▶ INSTRUCTIONS TO FOLLOW:
Every line in the records below with the string "output" is to be copied out.

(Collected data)
>>>>
Context: an optimization exercise on an open-source flow, tuned for small area. The choices shown serve that exercise and are no tape-out recipe. At most, simulation tests tie the RTL to the original design; equivalence was not proved. No functional check of the RTL was part of runs 4 and 5. Power figures rest on the tool's default switching activity, not on a simulated workload.

**flow/design.v**
```verilog
`default_nettype none
package soc_ifc_pkg;
    localparam int DATA_W     = 32;
    localparam int ADDR_W     = 6;
    localparam int FUSE_WORDS = 8;
    localparam int FUSE_SEL_W = $clog2(FUSE_WORDS);
    localparam logic [ADDR_W-1:0] ADDR_FUSE_BASE      = 6'h00;
    localparam logic [ADDR_W-1:0] ADDR_FUSE_WR_DONE   = 6'h08;
    localparam logic [ADDR_W-1:0] ADDR_WDT_T1_EN      = 6'h10;
    localparam logic [ADDR_W-1:0] ADDR_WDT_T1_RESTART = 6'h11;
    localparam logic [ADDR_W-1:0] ADDR_WDT_T1_PERIOD  = 6'h12;
    localparam logic [ADDR_W-1:0] ADDR_WDT_T2_EN      = 6'h13;
    localparam logic [ADDR_W-1:0] ADDR_WDT_T2_RESTART = 6'h14;
    localparam logic [ADDR_W-1:0] ADDR_WDT_T2_PERIOD  = 6'h15;
    localparam logic [ADDR_W-1:0] ADDR_WDT_STATUS     = 6'h16;
    localparam logic [ADDR_W-1:0] ADDR_ERROR_INTR_STS = 6'h17;
    localparam logic [ADDR_W-1:0] ADDR_HW_ERROR_FATAL = 6'h18;
    typedef enum logic [4:0] {
        REG_NONE = 5'd0,
        REG_FUSE,
        REG_FUSE_WR_DONE,
        REG_WDT_T1_EN,
        REG_WDT_T1_RESTART,
        REG_WDT_T1_PERIOD,
        REG_WDT_T2_EN,
        REG_WDT_T2_RESTART,
        REG_WDT_T2_PERIOD,
        REG_WDT_STATUS,
        REG_ERROR_INTR_STS,
        REG_HW_ERROR_FATAL
    } reg_idx_t;
    typedef struct packed {
        logic              req;
        logic              write;
        logic              soc_req;
        logic [ADDR_W-1:0] addr;
        logic [DATA_W-1:0] wdata;
    } soc_ifc_req_t;
    typedef struct packed {
        logic              valid;
        logic              err;
        logic [DATA_W-1:0] rdata;
    } soc_ifc_rsp_t;
    typedef struct packed {
        logic                  valid;
        reg_idx_t              idx;
        logic [FUSE_SEL_W-1:0] fuse_sel;
        logic                  write_en;
        logic                  err;
        logic [DATA_W-1:0]     wdata;
    } reg_op_t;
    typedef struct packed {
        logic              t1_en;
        logic              t2_en;
        logic              t1_restart;
        logic              t2_restart;
        logic [DATA_W-1:0] t1_period;
        logic [DATA_W-1:0] t2_period;
    } wdt_cfg_t;
    typedef struct packed {
        logic t2_timeout;
        logic t1_timeout;
    } wdt_status_t;
endpackage
`default_nettype wire
`timescale 1ns/1ps
`default_nettype none
module soc_ifc_top (
    input  wire                            clk,
    input  wire                            cptra_rst_b,
    input  wire soc_ifc_pkg::soc_ifc_req_t req_i,
    output soc_ifc_pkg::soc_ifc_rsp_t      rsp_o,
    output logic                           fuse_done_o,
    output logic                           error_intr_o,
    output logic                           cptra_error_fatal_o,
    output logic                           nmi_intr_o
);
    logic [4:0]  a1;         
    logic [31:0] wd1;        
    logic        v1, we1, re1;
    logic        done_q;
    logic        mapped, refuse;
    always_comb begin
        mapped = ~req_i.addr[5] & (~req_i.addr[3] | (req_i.addr[2:0] == 3'd0));
        refuse = ~mapped;
        if (req_i.addr[4:0] == 5'h08)
            refuse = refuse | (req_i.write & (~req_i.soc_req | done_q));
        else if (req_i.addr[4:3] == 2'b00)
            refuse = refuse | (req_i.write & done_q);
    end
    always_ff @(posedge clk or negedge cptra_rst_b) begin
        if (!cptra_rst_b) begin
            v1  <= 1'b0;
            we1 <= 1'b0;
            re1 <= 1'b0;
        end else begin
            v1  <= req_i.req;
            we1 <= req_i.req & req_i.write & ~refuse;
            re1 <= req_i.req & ~req_i.write & ~refuse;
        end
    end
    always_ff @(posedge clk) begin
        a1  <= req_i.addr[4:0];
        wd1 <= req_i.wdata;
    end
    function automatic logic wr(input logic [4:0] a);
        wr = we1 & (a1 == a);
    endfunction
    logic [7:0][31:0] fuse_q;
    logic [7:0]       fuse_vld;
    logic [31:0]      p1_q, p2_q;
    logic             p1_vld, p2_vld;
    logic             t1_en_q, t2_en_q;
    logic [1:0]       intr_q;
    logic             fatal_q;
    logic [1:0]       to_q, to_f;
    logic [31:0]      c1_q, c2_q;
    logic fuse_wr;
    assign fuse_wr = we1 & (a1[4:3] == 2'b00);
    logic [7:0]  fuse_ld;
    logic        p1_ld, p2_ld;
    always_comb begin
        for (int w = 0; w < 8; w++) fuse_ld[w] = fuse_wr & (a1[2:0] == w[2:0]);
        p1_ld = wr(5'h12);
        p2_ld = wr(5'h15);
    end
    always_ff @(posedge clk) begin
        for (int w = 0; w < 8; w++)
            fuse_q[w] <= ({32{fuse_ld[w]}} & wd1) | ({32{~fuse_ld[w]}} & fuse_q[w]);
        p1_q <= ({32{p1_ld}} & wd1) | ({32{~p1_ld}} & p1_q);
        p2_q <= ({32{p2_ld}} & wd1) | ({32{~p2_ld}} & p2_q);
    end
    always_ff @(posedge clk or negedge cptra_rst_b) begin
        if (!cptra_rst_b) begin
            fuse_vld <= '0;
            p1_vld   <= 1'b0;
            p2_vld   <= 1'b0;
            done_q   <= 1'b0;
            t1_en_q  <= 1'b0;
            t2_en_q  <= 1'b0;
        end else begin
            for (int w = 0; w < 8; w++)
                if (fuse_wr && a1[2:0] == w[2:0]) fuse_vld[w] <= 1'b1;
            if (wr(5'h12)) p1_vld <= 1'b1;
            if (wr(5'h15)) p2_vld <= 1'b1;
            if (wr(5'h08)) done_q  <= wd1[0];
            if (wr(5'h10)) t1_en_q <= wd1[0];
            if (wr(5'h13)) t2_en_q <= wd1[0];
        end
    end
    logic [1:0] svc;
    logic       rst1, rst2, fatal_clr;
    assign svc       = {2{wr(5'h17)}} & wd1[1:0];
    assign rst1      = wr(5'h11) & wd1[0];
    assign rst2      = wr(5'h14) & wd1[0];
    assign fatal_clr = wr(5'h18) & wd1[0];
    logic run1, run2, clr1, clr2, ge1, ge2;
    assign run1 = t1_en_q;
    assign clr1 = ~t1_en_q | rst1 | svc[0];
    assign run2 = t2_en_q | to_q[0];
    assign clr2 = ~run2 | rst2 | svc[1];
    logic [32:0] ge1_c, ge2_c;
    logic [32:0] all1_c, all2_c;
    always_comb begin
        ge1_c[0]  = 1'b1;
        ge2_c[0]  = 1'b1;
        all1_c[0] = 1'b1;
        all2_c[0] = 1'b1;
        for (int i = 0; i < 32; i++) begin
            ge1_c[i+1]  = (c1_q[i] & ~p1_q[i]) | ((c1_q[i] | ~p1_q[i]) & ge1_c[i]);
            ge2_c[i+1]  = (c2_q[i] & ~p2_q[i]) | ((c2_q[i] | ~p2_q[i]) & ge2_c[i]);
            all1_c[i+1] = all1_c[i] & c1_q[i];
            all2_c[i+1] = all2_c[i] & c2_q[i];
        end
    end
    assign ge1 = ~p1_vld | ge1_c[32];
    assign ge2 = ~p2_vld | ge2_c[32];
    logic inc1, inc2;
    assign inc1 = run1 & ~to_q[0] & ~ge1;
    assign inc2 = run2 & ~to_q[1] & ~ge2;
    always_ff @(posedge clk) begin
        c1_q <= {32{~clr1}} & (c1_q ^ ({32{inc1}} & all1_c[31:0]));
        c2_q <= {32{~clr2}} & (c2_q ^ ({32{inc2}} & all2_c[31:0]));
        to_f <= to_q;
    end
    logic fatal_cond;
    assign fatal_cond = to_q[1] & ~t2_en_q;
    always_ff @(posedge clk or negedge cptra_rst_b) begin
        if (!cptra_rst_b) begin
            to_q    <= '0;
            intr_q  <= '0;
            fatal_q <= 1'b0;
        end else begin
            to_q[0]   <= ~clr1 & (to_q[0] | (run1 & ge1));
            to_q[1]   <= ~clr2 & (to_q[1] | (run2 & ge2));
            intr_q[0] <= (intr_q[0] & ~svc[0]) | (to_q[0] & ~to_f[0]);
            intr_q[1] <= (intr_q[1] & ~svc[1]) | (to_q[1] & ~to_f[1] & t2_en_q);
            fatal_q   <= (fatal_q & ~fatal_clr) | fatal_cond;
        end
    end
    logic       v2, e2, re2;
    logic [4:0] a2;
    logic [1:0] dyn_q;
    always_ff @(posedge clk or negedge cptra_rst_b) begin
        if (!cptra_rst_b) begin
            v2    <= 1'b0;
            e2    <= 1'b0;
            re2   <= 1'b0;
            dyn_q <= '0;
        end else begin
            v2  <= v1;
            e2  <= v1 & ~we1 & ~re1;
            re2 <= re1;
            dyn_q <= {2{re1}} & ((a1 == 5'h16) ? to_q :
                                 (a1 == 5'h17) ? intr_q :
                                 (a1 == 5'h18) ? {1'b0, fatal_q} : 2'b00);
        end
    end
    always_ff @(posedge clk) a2 <= a1;
    logic [31:0] rdata;
    always_comb begin
        rdata = '0;
        for (int w = 0; w < 8; w++)
            if (re2 && fuse_vld[w] && a2 == w[4:0]) rdata = rdata | fuse_q[w];
        if (re2 && p1_vld && a2 == 5'h12) rdata = rdata | p1_q;
        if (re2 && p2_vld && a2 == 5'h15) rdata = rdata | p2_q;
        rdata[0] = rdata[0] | (re2 & ((a2 == 5'h08 & done_q) | (a2 == 5'h10 & t1_en_q)
                                     | (a2 == 5'h13 & t2_en_q)));
        rdata[1:0] = rdata[1:0] | dyn_q;
    end
    assign rsp_o.valid         = v2;
    assign rsp_o.err           = e2;
    assign rsp_o.rdata         = rdata;
    assign fuse_done_o         = done_q;
    assign error_intr_o        = |intr_q;
    assign cptra_error_fatal_o = fatal_cond;
    assign nmi_intr_o          = fatal_cond;
endmodule
`default_nettype wire
```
<<<<
▶ WRITTEN SOLUTION:
    output soc_ifc_pkg::soc_ifc_rsp_t      rsp_o,
    output logic                           fuse_done_o,
    output logic                           error_intr_o,
    output logic                           cptra_error_fatal_o,
    output logic                           nmi_intr_o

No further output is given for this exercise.